Former White House press secretary Sean Spicer has launched a podcast, Everything's Going to Be All Right, with conservative journalist and Townhall editor Katie Pavlich. The inaugural episode, released Tuesday, delved into the Trump administration's practice of separating immigrant children from their parents at the border.

"I have total compassion for these children. I can't imagine sitting in one of these cells by yourself without your parents. It's got to be unbelievably scary," said Spicer. "But at the same time, I think the president has sent a very strong message with respect to the border since he's come in."

Attorney General Jeff Sessions announced the Trump administration's "zero tolerance" immigration policy in April, at least 2,000 children were separated from their parents in six weeks. Recent audio from ProPublica and photos of children in cages have incensed many Americans, while Democrats and a growing number of Republicans have urged President Donald Trump to end the practice of child separations.

"I think this is the president...instituting a policy or fulfilling a pledge that he made to be tough on the border and to enforce our immigration laws," said Spicer.

Spicer admitted to not being well-versed in the history and laws behind the practice and deferred to his co-host. Pavlich complained about a false media "narrative" and echoed a defense by Department of Homeland Security Secretary Kirstjen Nielsen that previous administrations also separated families. "The outrage level was just not there," Pavlich said.

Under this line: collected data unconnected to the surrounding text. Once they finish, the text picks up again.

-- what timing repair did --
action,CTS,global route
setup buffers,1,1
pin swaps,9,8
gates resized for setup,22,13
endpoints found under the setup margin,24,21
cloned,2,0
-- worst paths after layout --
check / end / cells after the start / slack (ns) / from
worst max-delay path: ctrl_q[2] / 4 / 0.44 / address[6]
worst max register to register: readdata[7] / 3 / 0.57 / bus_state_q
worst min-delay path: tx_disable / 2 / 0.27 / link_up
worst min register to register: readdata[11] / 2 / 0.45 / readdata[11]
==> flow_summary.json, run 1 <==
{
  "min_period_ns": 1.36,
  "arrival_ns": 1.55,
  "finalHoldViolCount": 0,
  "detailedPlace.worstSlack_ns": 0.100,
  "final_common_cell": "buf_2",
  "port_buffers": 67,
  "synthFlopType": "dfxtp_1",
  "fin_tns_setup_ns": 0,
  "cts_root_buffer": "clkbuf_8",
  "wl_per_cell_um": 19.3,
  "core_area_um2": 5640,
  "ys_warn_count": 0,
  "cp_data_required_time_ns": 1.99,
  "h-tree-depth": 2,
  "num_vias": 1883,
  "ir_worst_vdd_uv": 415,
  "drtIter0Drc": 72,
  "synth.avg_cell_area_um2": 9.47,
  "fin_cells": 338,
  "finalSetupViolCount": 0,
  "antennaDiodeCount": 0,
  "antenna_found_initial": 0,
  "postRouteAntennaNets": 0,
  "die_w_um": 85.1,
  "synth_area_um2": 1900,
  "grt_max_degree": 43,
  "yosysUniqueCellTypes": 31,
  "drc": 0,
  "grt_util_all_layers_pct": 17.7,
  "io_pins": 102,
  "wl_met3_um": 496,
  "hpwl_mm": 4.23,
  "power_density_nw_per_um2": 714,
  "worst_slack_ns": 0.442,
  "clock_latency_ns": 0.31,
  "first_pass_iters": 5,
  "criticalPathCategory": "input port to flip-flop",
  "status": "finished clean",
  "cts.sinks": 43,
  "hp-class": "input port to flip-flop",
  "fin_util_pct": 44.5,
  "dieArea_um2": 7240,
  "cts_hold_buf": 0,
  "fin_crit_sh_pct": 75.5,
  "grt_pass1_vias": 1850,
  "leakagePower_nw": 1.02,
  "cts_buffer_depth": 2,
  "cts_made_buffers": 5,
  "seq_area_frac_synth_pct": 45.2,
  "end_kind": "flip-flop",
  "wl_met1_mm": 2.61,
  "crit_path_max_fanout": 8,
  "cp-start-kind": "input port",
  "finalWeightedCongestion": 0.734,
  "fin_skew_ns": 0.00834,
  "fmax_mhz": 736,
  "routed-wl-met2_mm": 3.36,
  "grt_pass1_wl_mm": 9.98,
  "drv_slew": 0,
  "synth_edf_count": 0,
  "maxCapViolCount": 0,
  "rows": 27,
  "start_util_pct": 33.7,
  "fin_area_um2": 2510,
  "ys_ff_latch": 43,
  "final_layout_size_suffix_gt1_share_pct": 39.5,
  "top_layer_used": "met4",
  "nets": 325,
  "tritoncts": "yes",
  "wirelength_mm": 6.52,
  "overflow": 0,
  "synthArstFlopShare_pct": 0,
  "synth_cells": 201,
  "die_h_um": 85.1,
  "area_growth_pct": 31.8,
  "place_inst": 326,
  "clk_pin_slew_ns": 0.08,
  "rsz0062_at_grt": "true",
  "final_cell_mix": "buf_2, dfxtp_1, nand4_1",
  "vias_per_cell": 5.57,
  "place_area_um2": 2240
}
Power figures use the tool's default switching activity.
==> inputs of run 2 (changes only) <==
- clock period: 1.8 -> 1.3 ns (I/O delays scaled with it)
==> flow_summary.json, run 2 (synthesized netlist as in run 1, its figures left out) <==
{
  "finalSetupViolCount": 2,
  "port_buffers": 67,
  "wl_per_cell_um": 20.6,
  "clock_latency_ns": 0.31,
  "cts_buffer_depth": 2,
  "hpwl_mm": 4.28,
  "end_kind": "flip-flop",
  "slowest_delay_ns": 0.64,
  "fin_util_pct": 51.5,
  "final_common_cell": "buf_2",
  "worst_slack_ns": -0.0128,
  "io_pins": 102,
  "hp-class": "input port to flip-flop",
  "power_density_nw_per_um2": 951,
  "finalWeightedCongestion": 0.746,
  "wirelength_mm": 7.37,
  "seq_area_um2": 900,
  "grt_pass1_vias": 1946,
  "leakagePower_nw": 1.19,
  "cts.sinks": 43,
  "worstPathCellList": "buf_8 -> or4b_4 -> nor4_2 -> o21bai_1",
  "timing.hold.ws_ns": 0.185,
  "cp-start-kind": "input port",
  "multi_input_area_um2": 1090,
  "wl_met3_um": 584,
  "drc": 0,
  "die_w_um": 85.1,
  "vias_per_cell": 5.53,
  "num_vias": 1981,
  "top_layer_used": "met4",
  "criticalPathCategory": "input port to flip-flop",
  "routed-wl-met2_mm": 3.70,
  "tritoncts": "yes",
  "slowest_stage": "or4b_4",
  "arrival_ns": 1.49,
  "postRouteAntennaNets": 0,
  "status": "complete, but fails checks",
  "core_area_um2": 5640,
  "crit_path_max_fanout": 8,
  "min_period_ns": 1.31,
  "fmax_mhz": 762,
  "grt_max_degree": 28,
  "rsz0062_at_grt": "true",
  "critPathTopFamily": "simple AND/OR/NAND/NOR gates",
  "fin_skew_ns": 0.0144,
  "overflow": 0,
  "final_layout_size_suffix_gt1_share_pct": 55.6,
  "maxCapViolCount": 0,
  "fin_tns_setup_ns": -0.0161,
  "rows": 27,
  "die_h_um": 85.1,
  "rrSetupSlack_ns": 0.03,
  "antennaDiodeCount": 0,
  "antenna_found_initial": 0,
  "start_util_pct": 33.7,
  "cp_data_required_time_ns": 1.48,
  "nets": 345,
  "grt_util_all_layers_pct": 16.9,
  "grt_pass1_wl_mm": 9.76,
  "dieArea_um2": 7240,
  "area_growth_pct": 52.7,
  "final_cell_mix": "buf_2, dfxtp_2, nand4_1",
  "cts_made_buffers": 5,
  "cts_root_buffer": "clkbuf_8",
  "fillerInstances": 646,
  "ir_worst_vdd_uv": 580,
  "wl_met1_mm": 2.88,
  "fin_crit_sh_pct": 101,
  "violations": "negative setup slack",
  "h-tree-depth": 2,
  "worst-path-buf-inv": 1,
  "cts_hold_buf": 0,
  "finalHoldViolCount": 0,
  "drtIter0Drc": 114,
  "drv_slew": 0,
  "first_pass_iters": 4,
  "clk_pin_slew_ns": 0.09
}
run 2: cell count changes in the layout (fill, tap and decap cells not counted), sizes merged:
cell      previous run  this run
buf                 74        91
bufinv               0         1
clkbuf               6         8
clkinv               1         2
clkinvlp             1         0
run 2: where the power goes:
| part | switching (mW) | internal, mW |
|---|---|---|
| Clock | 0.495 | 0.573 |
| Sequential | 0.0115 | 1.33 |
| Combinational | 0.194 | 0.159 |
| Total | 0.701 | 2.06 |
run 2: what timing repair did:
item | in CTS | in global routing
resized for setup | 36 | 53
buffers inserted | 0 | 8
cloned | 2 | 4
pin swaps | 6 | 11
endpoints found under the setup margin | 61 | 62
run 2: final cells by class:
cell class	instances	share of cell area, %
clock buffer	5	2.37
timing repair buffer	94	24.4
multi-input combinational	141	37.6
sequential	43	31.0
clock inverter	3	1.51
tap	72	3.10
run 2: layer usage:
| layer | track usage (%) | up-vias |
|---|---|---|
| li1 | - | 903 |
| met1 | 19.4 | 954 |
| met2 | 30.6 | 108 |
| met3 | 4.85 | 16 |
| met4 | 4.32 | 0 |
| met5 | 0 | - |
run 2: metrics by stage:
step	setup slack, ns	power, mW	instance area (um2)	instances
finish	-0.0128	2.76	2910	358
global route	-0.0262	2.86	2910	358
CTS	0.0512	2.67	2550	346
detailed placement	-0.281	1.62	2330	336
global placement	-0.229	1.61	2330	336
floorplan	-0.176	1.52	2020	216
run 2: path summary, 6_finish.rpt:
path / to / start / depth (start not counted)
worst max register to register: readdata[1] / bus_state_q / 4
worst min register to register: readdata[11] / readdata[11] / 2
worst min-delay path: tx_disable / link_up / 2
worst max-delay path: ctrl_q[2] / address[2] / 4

While families were sometimes divided under the Bush and Obama administrations, former officials and immigration experts have stepped forward amid the controversy and said there was never an official practice that resulted in the practice of widespread separations.

"We're overwhelmed with the politics of it," Spicer said of the public uproar. "I don't think that people really care about the policy. I don't think they care about when, where it started, who started it. They see these images of television of children being separated from their parents."

Succumbing to a national outrage, Trump indicated Wednesday that he would sign an executive order to cease the separations.

"We're looking to keep families together. Very important. We're going to be signing an executive order. We are also going to count on Congress, obviously, but we are signing an executive order in a little while," said Trump. "We're going to keep families together but we still have to maintain toughness or our country will be overrun by people, by crime, by all of the things that we don't stand for and that we don't want."